La princesa sin castillo

Ayer llegamos de un pequeño viaje por el sur de Francia que duró 10 días. Además de visitar a unos amigos que viven en Bayonna, nuestro objetivo principal era una vieja pero muy bien conservada ciudad amurallada llamada Carcassonne.

Curiosamente, conocimos Carcassonne por un juego de mesa del mismo nombre que nos dieron como regalo de bodas y que nos tiene fascinados por su original estructura y porque es de esos juegos que invitan a la imaginación, con el que uno se puede hacer su película entre dragones, hadas y condes.

A pesar de las grandes expectativas que teníamos sobre «La Cité de Carcassone» (como la llaman los franceses para diferenciarla del resto de la ciudad), estas fueron ampliamente cumplidas y superadas. Yo, particularmente me sentía como en un cuento. Claro que además del magnífico escenario ayudó la representación que tiene lugar dentro de las murallas: un torneo entre caballeros invitados por el Vizconde de Carcassone, con duelo de espadas, con lanzas a caballo y villano incluido, además de una exhibición de halcones, un águila real y una lechuza.

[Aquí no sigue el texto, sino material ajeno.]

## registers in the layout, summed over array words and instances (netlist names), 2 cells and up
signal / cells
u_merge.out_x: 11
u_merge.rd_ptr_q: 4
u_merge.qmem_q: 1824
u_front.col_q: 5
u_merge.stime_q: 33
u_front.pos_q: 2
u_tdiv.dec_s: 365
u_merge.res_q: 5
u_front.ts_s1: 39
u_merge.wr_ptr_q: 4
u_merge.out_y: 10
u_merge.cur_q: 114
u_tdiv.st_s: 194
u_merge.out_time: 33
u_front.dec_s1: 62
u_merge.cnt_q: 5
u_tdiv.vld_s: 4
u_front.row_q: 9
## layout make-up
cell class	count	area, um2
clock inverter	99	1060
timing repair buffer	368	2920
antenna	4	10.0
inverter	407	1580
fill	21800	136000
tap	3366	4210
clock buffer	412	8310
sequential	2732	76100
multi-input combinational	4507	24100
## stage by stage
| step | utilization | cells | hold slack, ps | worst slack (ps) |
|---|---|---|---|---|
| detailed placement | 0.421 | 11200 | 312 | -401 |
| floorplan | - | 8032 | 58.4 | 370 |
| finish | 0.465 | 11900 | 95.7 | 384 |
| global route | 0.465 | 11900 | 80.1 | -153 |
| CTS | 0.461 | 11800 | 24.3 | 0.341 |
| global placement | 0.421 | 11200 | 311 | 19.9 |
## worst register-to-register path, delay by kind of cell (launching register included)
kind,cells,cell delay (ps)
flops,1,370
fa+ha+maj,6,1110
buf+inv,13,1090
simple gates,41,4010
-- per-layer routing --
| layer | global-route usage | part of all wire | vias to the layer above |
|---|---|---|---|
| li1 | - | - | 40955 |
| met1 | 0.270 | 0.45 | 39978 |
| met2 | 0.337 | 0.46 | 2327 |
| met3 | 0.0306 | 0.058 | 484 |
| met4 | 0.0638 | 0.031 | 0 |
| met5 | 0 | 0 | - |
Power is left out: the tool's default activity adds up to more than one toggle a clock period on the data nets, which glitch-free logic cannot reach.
===== src/sv/srrq_pkg.sv =====
// Shared types and operation codes for the sharded round-robin queue.
package srrq_pkg;

  // Data word carried by the queues.
  typedef logic signed [31:0] word_t;

  // Operation codes on the mode field.
  localparam logic OP_PUSH = 1'b0;
  localparam logic OP_POP  = 1'b1;

  // Width of the reported shard index.
  localparam int unsigned SHARD_USED_W = 3;

endpackage
--- src/hdl/pfde_pkg.sv ---
// Package of the planar frame buffer draw engine: field widths, command kinds,
// the result record and the color spread helper. No dependencies.
`timescale 1ns / 1ps

package pfde_pkg;

  // Field widths of the command and result transfers.
  localparam int KIND_W  = 2;
  localparam int X_W     = 10;
  localparam int Y_W     = 9;
  localparam int RW_W    = 10;
  localparam int RH_W    = 9;
  localparam int COLOR_W = 4;

  // One store word packs the four plane bytes, plane n in bits 8n+7..8n.
  localparam int PLANES = 4;
  localparam int DATA_W = 8 * PLANES;

  // Default screen geometry.
  localparam int DEF_SCREEN_WIDTH  = 720;
  localparam int DEF_SCREEN_HEIGHT = 480;

  typedef enum logic [KIND_W-1:0] {
    KIND_PIXEL = 2'd0,
    KIND_FILL  = 2'd1,
    KIND_CLEAR = 2'd2,
    KIND_READ  = 2'd3
  } cmd_kind_t;

  typedef struct packed {
    logic [COLOR_W-1:0] read_color;
    logic               dropped;
  } res_t;

  // Address bits for a memory of the given depth, at least one.
  function automatic int addr_bits(input int depth);
    int bits;
    bits = $clog2(depth);
    return (bits < 1) ? 1 : bits;
  endfunction

  // Each color bit becomes a full plane byte.
  function automatic logic [DATA_W-1:0] spread_color(input logic [COLOR_W-1:0] color);
    logic [DATA_W-1:0] v;
    v = '0;
    for (int n = 0; n < PLANES; n++) begin
      v[8*n +: 8] = {8{color[n]}};
    end
    return v;
  endfunction

endpackage

--- src/hdl/pfde_if.sv ---
// Channel interfaces of the draw engine: the command channel and the result channel.
// Depends on pfde_pkg for the field widths.
`timescale 1ns / 1ps

interface pfde_in_if;
  logic                        valid;
  logic                        ready;
  logic [pfde_pkg::KIND_W-1:0]  kind;
  logic [pfde_pkg::X_W-1:0]     pos_x;
  logic [pfde_pkg::Y_W-1:0]     pos_y;
  logic [pfde_pkg::RW_W-1:0]    rect_width;
  logic [pfde_pkg::RH_W-1:0]    rect_height;
  logic [pfde_pkg::COLOR_W-1:0] color;

  modport source (output valid, kind, pos_x, pos_y, rect_width, rect_height, color,
                  input ready);
  modport sink   (input valid, kind, pos_x, pos_y, rect_width, rect_height, color,
                  output ready);
endinterface


--- src/hdl/pfde_engine.sv ---
// Command sequencer of the draw engine: walks pixel writes, fills, clears and reads
// over the plane store. Depends on pfde_pkg and pfde_if; drives an external pfde_ram.
`timescale 1ns / 1ps

module pfde_engine #(
  parameter int SCREEN_WIDTH  = pfde_pkg::DEF_SCREEN_WIDTH,
  parameter int SCREEN_HEIGHT = pfde_pkg::DEF_SCREEN_HEIGHT,
  parameter int ADDR_W        = 16
) (
  input  logic                        clk,
  input  logic                        rst_n,
  pfde_in_if.sink                     in_chan,
  output logic                        mem_we,
  output logic [ADDR_W-1:0]           mem_waddr,
  output logic [pfde_pkg::DATA_W-1:0] mem_wdata,
  output logic                        mem_re,
  output logic [ADDR_W-1:0]           mem_raddr,
  input  logic [pfde_pkg::DATA_W-1:0] mem_rdata,
  output logic                        res_valid,
  output pfde_pkg::res_t              res,
  input  logic                        res_ready
);

  localparam int unsigned PIXEL_COUNT = SCREEN_WIDTH * SCREEN_HEIGHT;
  localparam int unsigned DEPTH       = (PIXEL_COUNT + 7) / 8;
  // Largest linear index a fill can reach, with room for a row step past it.
  localparam int unsigned IDX_MAX     = 1024 * SCREEN_WIDTH + 2048;
  localparam int          IDX_W       = $clog2(IDX_MAX);
  localparam int          WORD_W      = IDX_W - 3;
  localparam int unsigned TAIL_BITS   = PIXEL_COUNT - 8 * (DEPTH - 1);

  localparam logic [IDX_W-1:0]  PIX_CNT   = IDX_W'(PIXEL_COUNT);
  localparam logic [IDX_W-1:0]  ROW_STEP  = IDX_W'(SCREEN_WIDTH);
  localparam logic [WORD_W-1:0] LAST_WORD = WORD_W'(DEPTH - 1);
  localparam logic [ADDR_W-1:0] LAST_ADDR = ADDR_W'(DEPTH - 1);
  // Pixels of the last word that still lie inside the store.
  localparam logic [7:0]        TAIL_MASK = 8'(16'hFF00 >> TAIL_BITS);

  typedef enum logic [6:0] {
    S_IDLE      = 7'b0000001,
    S_FILL_RD   = 7'b0000010,
    S_FILL_WR   = 7'b0000100,
    S_CLEAR     = 7'b0001000,
    S_READ_RD   = 7'b0010000,
    S_READ_DATA = 7'b0100000,
    S_DONE      = 7'b1000000
  } state_t;

  state_t                          state_r, state_nxt;
  logic [IDX_W-1:0]                idx_r, idx_nxt;
  logic [IDX_W-1:0]                row_base_r, row_base_nxt;
  logic [pfde_pkg::RW_W-1:0]       rem_x_r, rem_x_nxt;
  logic [pfde_pkg::RH_W-1:0]       rem_y_r, rem_y_nxt;
  logic [pfde_pkg::RW_W-1:0]       rw_r, rw_nxt;
  logic [pfde_pkg::DATA_W-1:0]     fill_r, fill_nxt;
  logic [7:0]                      mask_r, mask_nxt;
  logic [ADDR_W-1:0]               waddr_r, waddr_nxt;
  logic                            last_r, last_nxt;
  logic                            drop_r, drop_nxt;
  pfde_pkg::res_t                  res_r, res_nxt;

  // Run of pixels in the current word.
  logic [WORD_W-1:0]               word_c;
  logic [2:0]                      off_c;
  logic [3:0]                      room_c;
  logic [3:0]                      run_c;
  logic [3:0]                      run_end_c;
  logic [7:0]                      run_mask_c;
  logic [7:0]                      valid_mask_c;
  logic                            row_end_c;
  logic                            beyond_c;
  logic [IDX_W-1:0]                next_row_c;
  logic [pfde_pkg::DATA_W-1:0]     plane_mask_c;
  logic [pfde_pkg::COLOR_W-1:0]    rd_color_c;
  logic [pfde_pkg::COLOR_W-1:0]    res_color_c;
  logic                            finish_c;
  logic                            res_drop_c;
  logic                            in_take_c;

  assign word_c     = idx_r[IDX_W-1:3];
  assign off_c      = idx_r[2:0];
  assign room_c     = 4'd8 - {1'b0, off_c};
  assign row_end_c  = (rem_x_r <= pfde_pkg::RW_W'(room_c));
  assign run_c      = row_end_c ? rem_x_r[3:0] : room_c;
  assign run_end_c  = {1'b0, off_c} + run_c;
  assign run_mask_c = 8'(16'h00FF >> off_c) & ~8'(16'h00FF >> run_end_c);
  assign beyond_c   = (idx_r >= PIX_CNT);
  assign next_row_c = row_base_r + ROW_STEP;

  // Pixels of the current word that lie inside the store.
  always_comb begin
    if (word_c < LAST_WORD) begin
      valid_mask_c = 8'hFF;
    end else if (word_c == LAST_WORD) begin
      valid_mask_c = TAIL_MASK;
    end else begin
      valid_mask_c = 8'h00;
    end
  end

  // Merge of the stored word with the fill color under the pixel mask.
  assign plane_mask_c = {pfde_pkg::PLANES{mask_r}};

  // Color of the addressed pixel, gathered from the four plane bytes.
  always_comb begin
    for (int n = 0; n < pfde_pkg::PLANES; n++) begin
      rd_color_c[n] = mem_rdata[8*n + 7 - int'(off_c)];
    end
  end

  assign in_take_c     = in_chan.valid && (state_r == S_IDLE);
  assign in_chan.ready = (state_r == S_IDLE);

  // Sequencer.
  always_comb begin
    state_nxt    = state_r;
    idx_nxt      = idx_r;
    row_base_nxt = row_base_r;
    rem_x_nxt    = rem_x_r;
    rem_y_nxt    = rem_y_r;
    rw_nxt       = rw_r;
    fill_nxt     = fill_r;
    mask_nxt     = mask_r;
    waddr_nxt    = waddr_r;
    last_nxt     = last_r;
    drop_nxt     = drop_r;
    res_nxt      = res_r;
    mem_we       = 1'b0;
    mem_waddr    = waddr_r;
    mem_wdata    = (mem_rdata & ~plane_mask_c) | (fill_r & plane_mask_c);
    mem_re       = 1'b0;
    mem_raddr    = word_c[ADDR_W-1:0];
    finish_c     = 1'b0;
    res_color_c  = '0;
    res_drop_c   = drop_r;

    case (state_r)
      S_IDLE: begin
        if (in_take_c) begin
          idx_nxt      = IDX_W'(in_chan.pos_y) * ROW_STEP + IDX_W'(in_chan.pos_x);
          row_base_nxt = IDX_W'(in_chan.pos_y) * ROW_STEP + IDX_W'(in_chan.pos_x);
          fill_nxt     = pfde_pkg::spread_color(in_chan.color);
          drop_nxt     = 1'b0;
          waddr_nxt    = '0;
          res_nxt      = '0;
          case (pfde_pkg::cmd_kind_t'(in_chan.kind))
            pfde_pkg::KIND_PIXEL: begin
              rem_x_nxt = pfde_pkg::RW_W'(1);
              rem_y_nxt = pfde_pkg::RH_W'(1);
              rw_nxt    = pfde_pkg::RW_W'(1);
              state_nxt = S_FILL_RD;
            end
            pfde_pkg::KIND_FILL: begin
              rem_x_nxt = in_chan.rect_width;
              rem_y_nxt = in_chan.rect_height;
              rw_nxt    = in_chan.rect_width;
              if ((in_chan.rect_width == '0) || (in_chan.rect_height == '0)) begin
                state_nxt = S_DONE;
              end else begin
                state_nxt = S_FILL_RD;
              end
            end
            pfde_pkg::KIND_CLEAR: begin
              state_nxt = S_CLEAR;
            end
            pfde_pkg::KIND_READ: begin
              state_nxt = S_READ_RD;
            end
            default: begin
              state_nxt = S_IDLE;
            end
          endcase
        end
      end

      S_FILL_RD: begin
        if (beyond_c) begin
          // The rest of this row lies past the store. A rectangle wider than the
          // screen can still bring the next row back inside, so the command ends here
          // only on its last row or when the next row starts past the store.
          drop_nxt = 1'b1;
          if ((rem_y_r == pfde_pkg::RH_W'(1)) || (next_row_c >= PIX_CNT)) begin
            finish_c   = 1'b1;
            res_drop_c = 1'b1;
          end else begin
            rem_y_nxt    = rem_y_r - pfde_pkg::RH_W'(1);
            row_base_nxt = next_row_c;
            idx_nxt      = next_row_c;
            rem_x_nxt    = rw_r;
          end
        end else begin
          mem_re    = 1'b1;
          mask_nxt  = run_mask_c & valid_mask_c;
          waddr_nxt = word_c[ADDR_W-1:0];
          last_nxt  = row_end_c && (rem_y_r == pfde_pkg::RH_W'(1));
          if ((run_mask_c & ~valid_mask_c) != 8'h00) begin
            drop_nxt = 1'b1;
          end
          // Step to the next run, or to the start of the next row.
          if (row_end_c) begin
            rem_y_nxt    = rem_y_r - pfde_pkg::RH_W'(1);
            row_base_nxt = next_row_c;
            idx_nxt      = next_row_c;
            rem_x_nxt    = rw_r;
          end else begin
            idx_nxt   = idx_r + IDX_W'(run_c);
            rem_x_nxt = rem_x_r - pfde_pkg::RW_W'(run_c);
          end
          state_nxt = S_FILL_WR;
        end
      end

      S_FILL_WR: begin
        mem_we = 1'b1;
        if (last_r) begin
          finish_c = 1'b1;
        end else begin
          state_nxt = S_FILL_RD;
        end
      end

      S_CLEAR: begin
        mem_we    = 1'b1;
        mem_wdata = fill_r;
        if (waddr_r == LAST_ADDR) begin
          finish_c = 1'b1;
        end else begin
          waddr_nxt = waddr_r + ADDR_W'(1);
        end
      end

      S_READ_RD: begin
        if (beyond_c) begin
          finish_c   = 1'b1;
          res_drop_c = 1'b1;
        end else begin
          mem_re    = 1'b1;
          state_nxt = S_READ_DATA;
        end
      end

      S_READ_DATA: begin
        finish_c    = 1'b1;
        res_color_c = rd_color_c;
      end

      S_DONE: begin
        if (res_ready) begin
          state_nxt = S_IDLE;
        end
      end

      default: begin
        state_nxt = S_IDLE;
      end
    endcase

    // A finished command hands its result over at once or parks in the done state.
    if (finish_c) begin
      res_nxt.read_color = res_color_c;
      res_nxt.dropped    = res_drop_c;
      state_nxt          = res_ready ? S_IDLE : S_DONE;
    end
  end

  // Result toward the output register.
  assign res_valid      = finish_c || (state_r == S_DONE);
  assign res.read_color = finish_c ? res_color_c : res_r.read_color;
  assign res.dropped    = finish_c ? res_drop_c : res_r.dropped;

  // Control state.
  always_ff @(posedge clk) begin
    if (!rst_n) begin
      state_r <= S_IDLE;
    end else begin
      state_r <= state_nxt;
    end
  end

  // Working registers of the current command.
  always_ff @(posedge clk) begin
    idx_r      <= idx_nxt;
    row_base_r <= row_base_nxt;
    rem_x_r    <= rem_x_nxt;
    rem_y_r    <= rem_y_nxt;
    rw_r       <= rw_nxt;
    fill_r     <= fill_nxt;
    mask_r     <= mask_nxt;
    waddr_r    <= waddr_nxt;
    last_r     <= last_nxt;
    drop_r     <= drop_nxt;
    res_r      <= res_nxt;
  end

endmodule

--- src/flat_wrapper.sv ---
// flat-port wrapper written by rule: the top's interface ports become plain ports
module pfde_engine_flat 
#(
  parameter int SCREEN_WIDTH  = pfde_pkg::DEF_SCREEN_WIDTH,
  parameter int SCREEN_HEIGHT = pfde_pkg::DEF_SCREEN_HEIGHT,
  parameter int ADDR_W        = 16
)
  (clk, rst_n, mem_we, mem_waddr, mem_wdata, mem_re, mem_raddr, mem_rdata, res_valid, res, res_ready, in_chan_valid, in_chan_kind, in_chan_pos_x, in_chan_pos_y, in_chan_rect_width, in_chan_rect_height, in_chan_color, in_chan_ready);
  pfde_in_if in_chan_i ();
  input  logic clk;
  input  logic rst_n;
  output logic mem_we;
  output logic [ADDR_W-1:0] mem_waddr;
  output logic [pfde_pkg::DATA_W-1:0] mem_wdata;
  output logic mem_re;
  output logic [ADDR_W-1:0] mem_raddr;
  input  logic [pfde_pkg::DATA_W-1:0] mem_rdata;
  output logic res_valid;
  output pfde_pkg::res_t res;
  input  logic res_ready;
  input wire logic [$bits(in_chan_i.valid)-1:0] in_chan_valid;
  input wire logic [$bits(in_chan_i.kind)-1:0] in_chan_kind;
  input wire logic [$bits(in_chan_i.pos_x)-1:0] in_chan_pos_x;
  input wire logic [$bits(in_chan_i.pos_y)-1:0] in_chan_pos_y;
  input wire logic [$bits(in_chan_i.rect_width)-1:0] in_chan_rect_width;
  input wire logic [$bits(in_chan_i.rect_height)-1:0] in_chan_rect_height;
  input wire logic [$bits(in_chan_i.color)-1:0] in_chan_color;
  output wire logic [$bits(in_chan_i.ready)-1:0] in_chan_ready;
  assign in_chan_i.valid = in_chan_valid;
  assign in_chan_i.kind = in_chan_kind;
  assign in_chan_i.pos_x = in_chan_pos_x;
  assign in_chan_i.pos_y = in_chan_pos_y;
  assign in_chan_i.rect_width = in_chan_rect_width;
  assign in_chan_i.rect_height = in_chan_rect_height;
  assign in_chan_i.color = in_chan_color;
  assign in_chan_ready = in_chan_i.ready;
  pfde_engine #(.SCREEN_WIDTH(SCREEN_WIDTH), .SCREEN_HEIGHT(SCREEN_HEIGHT), .ADDR_W(ADDR_W)) u_core (.clk(clk), .rst_n(rst_n), .in_chan(in_chan_i), .mem_we(mem_we), .mem_waddr(mem_waddr), .mem_wdata(mem_wdata), .mem_re(mem_re), .mem_raddr(mem_raddr), .mem_rdata(mem_rdata), .res_valid(res_valid), .res(res), .res_ready(res_ready));
endmodule
--- config.mk ---
export PLATFORM = sky130hd
export DESIGN_NAME = pfde_engine_flat
export DESIGN_NICKNAME = d
export VERILOG_FILES = /design/src/hdl/pfde_pkg.sv /design/src/hdl/pfde_if.sv /design/src/hdl/pfde_engine.sv /design/src/flat_wrapper.sv
export SDC_FILE = /design/constraint.sdc
export NUM_CORES = 1
export LEC_CHECK = 0
export ABC_AREA = 0
export BUFFER_PORTS_ARGS = -buffer_cell sky130_fd_sc_hd__buf_2
export CORE_ASPECT_RATIO = 0.6
export CORE_MARGIN = 2
export CORE_UTILIZATION = 56
export DETAILED_ROUTE_END_ITERATION = 16
export HOLD_SLACK_MARGIN = 0.05
export PLACE_DENSITY_LB_ADDON = 0.2
export RECOVER_POWER = 25
export SYNTH_ARGS = -nofsm -noshare
export SYNTH_HDL_FRONTEND = slang
export SYNTH_SLANG_ARGS = --single-unit
--- constraint.sdc ---
create_clock -name clk -period 9.7 [get_ports clk]
set_clock_uncertainty 0.05 [all_clocks]
set_input_delay 0.485 -clock clk [delete_from_list [all_inputs] [get_ports clk]]
set_output_delay 0.485 -clock clk [all_outputs]
set_load 0.01 [all_outputs]
==> metrics, run 1 <==
via count ~7600; Cell Rows 35; slowest cell delay on critical path 2.23 ns; crit end category flip-flop; Post-DP HPWL roughly 18000 microns; DP Worst Slack between 4 and 5 ns; Syn-to-layout area delta 11.8%; Placer Congestion between 0.9 and 1; largest net degree at the start of global routing 76; Reg power frac 35.4%; Critical path buffers and inverters 4; Vias/cell between 6 and 7; Hold Vio Cnt, Final 0; CP required 9.70 ns; DR iter-0 viols between 900 and 1000; CP max-delay cell clkbuf_1; Main synth FF type edfxtp_1; Layout Nets ~1200; Rel. slew slack -111%; diode count 0; PD cells 268 mW/mm^2; Synth warnings 0; Post CTS Setup Buffer Count 0; first-pass GRT wire length around 37000 microns; setup TNS 0 ns; Die W 167 microns; Routed WL approximately 24000 microns; Clk pwr share 13.6%; Hold/Removal Path Class input pin to flip-flop; ratio of cells with drive above 1 in the final layout about a fifth; Root Buffer clkbuf_16; Final min period around 5.6 ns; worst-margin pin slew 3.17 ns; IO Pins around 150; Setup WS post-layout around 4.1 ns; drt drc 0; failing checks capacitance limit, slew limit; TritonRoute pass-1 iters 6; syn_nets between 1000 and 1500; Seq/Total Area, Yosys between 30% and 40%; Initial Util around 58%; Worst Path Max Fanout between 70 and 80; delay-heaviest family, CP buffers and inverters; port buffer count 152; fin crit share roughly 58%; # fillers between 1000 and 1500; CP arrival 5.61 ns; H-tree level count 3; outcome complete, but fails checks; max-slew violations between 100 and 150; CTS buffer count 9; clock sinks between 100 and 150; Post-CTS Resized 0; Yosys cell types 73; maximum buffer depth of the clock tree 2; area occupied by multi-input gates between 0.005 and 0.006 sq mm; P_int 0.00146 W; antenna viol nets, final 0; Post-synth EDFFs about 100; CP most frequent cell clkbuf_1; CP startpoint kind flip-flop; GRT Total Usage between 20% and 30%; CTS tree built; register area ~0.0033 sq mm; sw frac 45.5%; core box area about 0.015 sq mm; Post-Syn Area about 0.009 sq mm; initial antenna violation count 0; static leakage ~4 nW; clock latency on the worst-skew pair roughly 0.35 ns; DR WL/cell between 15 and 20 microns; clock-pin slew on the worst setup and hold paths ~0.08 ns; Die Span Y slightly above 100 microns; Combinational Power Share 51.0%; gr ovfl total 0; syn avg cell area around 9.5 sq um; worst-path cell chain nor3_1 > nand4b_1 > clkbuf_1 > inv_1 > clkbuf_1 > and2_1 > a311oi_2 > buf_4; Final setup viols 0; Yosys reg bits 111; max-cap violations 2; cells after synthesis ~940; CTS Hold Buffers Added 0; RSZ-0062 raised after global routing no; Die ar. ~0.017 sq mm; path type of the worst setup path flip-flop to flip-flop; async set-reset flop share out of synthesis 0%; vias in the first global route ~6700; fmax around 0.18 GHz; peak supply drop 145 uV; NetSw about 0.0012 W
## area by class of cell
class | instances | share of cell area (%)
Inverter | 65 | 2.44
Clock inverter | 6 | 0.551
Timing Repair Buffer | 158 | 7.54
Clock buffer | 10 | 2.29
Multi-Input combinational cell | 714 | 52.0
Tap cell | 203 | 2.54
Sequential cell | 111 | 32.6
## routing by layer
layer	vias up	track usage, %	wire length (microns)
met4	0	4.58	193
li1	3634	-	-
met5	-	0	0
met2	366	34.5	8740
met3	16	8.52	2780
met1	3617	45.1	11900
## through the flow
stage	hold slack (ns)	total power [W]	utilization [%]	area [sq um]	instances
5_1_grt	0.240	0.00286	64.7	10000	1267
2_1_floorplan	0.504	0.00190	-	8940	938
3_3_place_gp	0.531	0.00226	63.2	9760	1251
3_5_place_dp	0.540	0.00229	63.2	9760	1251
6_report	0.255	0.00268	64.7	10000	1267
4_1_cts	0.252	0.00266	65.0	10000	1267
## flip-flops by register name, summed over array words and instances (netlist names), 5 cells and up
register	count
u_core.idx_r	20
u_core.mask_r	8
u_core.rw_r	10
u_core.row_base_r	20
u_core.rem_x_r	10
u_core.state_r	7
u_core.mem_waddr	16
u_core.rem_y_r	9
u_core.res_r	5
## worst paths after layout
check / to / startpoint / cells past startpoint / slack, ns
max: u_core.mem_waddr[14] / u_core.state_r[5] / 8 / 4.09
min: u_core.fill_r[7] / in_chan_color[0] / 1 / 0.25
max reg2reg: u_core.mem_waddr[14] / u_core.state_r[5] / 8 / 4.09
min reg2reg: u_core.idx_r[1] / u_core.row_base_r[1] / 2 / 0.57
## Yosys cell counts (5+ instances only)
cell type	instances	share of area (%)
or2_2	5	0.35
ha_1	53	7.4
and3_1	9	0.63
a21oi_1	53	3.0
o211ai_1	5	0.42
nor4_1	10	0.70
nor2_1	64	2.7
a211oi_1	6	0.50
edfxtp_1	104	35
buf_1	6	0.25
mux4_2	8	2.0
mux2i_1	11	1.2
inv_1	65	2.7
nand2b_1	7	0.49
nand3_1	29	1.6
nand2_1	91	3.8
xor2_1	34	3.3
or3_1	6	0.42
nor3b_1	7	0.59
fa_1	15	3.4
clkbuf_1	21	0.88
nand4_1	10	0.70
nor3_1	13	0.73
mux2_2	34	4.3
a211o_1	5	0.49
xnor2_1	47	4.6
nand4b_1	6	0.59
buf_2	5	0.28
buf_4	16	1.3
a21o_1	19	1.6
nor2b_1	11	0.77
dfxtp_1	7	1.6
and2_1	22	1.5
o21ai_0	71	4.0
## placed cells by master (no fill, tap or decap), types with 10 or more instances in the layout
cell	n
a21o_1	19
nand2_1	91
nor2_1	63
clkbuf_1	37
fa_1	15
inv_1	65
ha_1	53
buf_2	119
a21oi_1	52
nor2b_1	11
and2_1	10
nand3_1	29
edfxtp_1	104
xnor2_1	47
and2_0	12
mux2i_1	11
nand4_1	10
mux2_2	34
nor3_1	13
o21ai_0	71
xor2_1	34
nor4_1	10
## cells by family (layout without fill, tap and decap cells)
logic type	after synthesis	after routing	synth area share (%)
AOI/OAI and AO/OA	202	202	14.1
adders and majority gates	68	68	10.8
buffers and inverters	113	239	5.49
DFF	111	111	36.5
xor gates and xnor gates	81	81	7.94
muxes	54	54	7.66
and+or+nand+nor	309	309	17.6
## power groups by stage
stage               clock network, W  logic [W]  registers, W
finish                      0.000366    0.00137      0.000949
global route                0.000387    0.00151      0.000969
CTS                         0.000365    0.00135      0.000937
detailed placement                 0    0.00134      0.000947
global placement                   0    0.00132      0.000941
floorplan                          0    0.00102      0.000874
No activity file was read; power rests on OpenSTA's default activity.
==> run 2: changes to the inputs <==
Clock period 9.7 ns to 5.35 ns, I/O delays scaled along.
==> run 2 against run 1 <==
Against the previous run:
- the flow still finishes with violations (capacitance limit, slew limit)
- sequential share of layout area shrank 0.31 points
- power is 84% higher
- sequential power up 81%
- critical endpoint is now u_core.rem_x_r[9]
- highest routed layer unchanged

Al salir de «La Cité» después de un día de encanto estuve pensando ¿Qué tendrá la edad media que nos gusta tanto?, ¿por qué nos atraen con tanta fuerza las historias caballerescas? Y sé lo que están pensando pero no creo que la culpa sea solo de los cuentos de Disney, la atracción por esta época va más allá de la Cenicienta y la Bella Durmiente. Creo que tiene que ver con que resulta bastante atractiva la idea de vivir como reyes, con todo ese increíble despliegue de seguridad constituido por más o menos unos mil o dos mil guardaespaldas a nuestro servicio.

Pero la verdad de la verdad es que pocas veces se nos ocurre pensar que si viviéramos en la edad media muy probablemente no seríamos uno de esos cuatro agraciados que nacieron reyes, seguramente, y por una cuestión clara de estadística, nos tocaría ser uno de esos miles de campesinos, herreros o alfareros porque de esos sí había a montones.

La edad media era una cuestión de familias, de tres o cuatro familias que se tenían bien repartido el pastel, pero por alguna extraña razón los fanáticos de esta época siempre tendemos a pensar que nosotros perteneceríamos a alguna de ellas y no nos damos cuenta de que ya tendríamos suerte si sobreviviéramos a esa niñez de perros con muy pocos cuidados, a las miles de epidemias e invasiones que eran el pan de cada día y aún si llegáramos a nobles caballeros, siempre cabe la posibilidad de que nos atraviesen con una lanza a la primera de cambios.

Pero después de pensar en todo esto…. si tengo que decir la verdad, yo seguiré soñando con ser la princesa del castillo perdido, aunque tenga que cambiar la televisión por laudes y los pantalones por cortinas-vestido ceñidas a la cintura. Eso sí, nomás hasta las doce de la noche como la Cenicienta.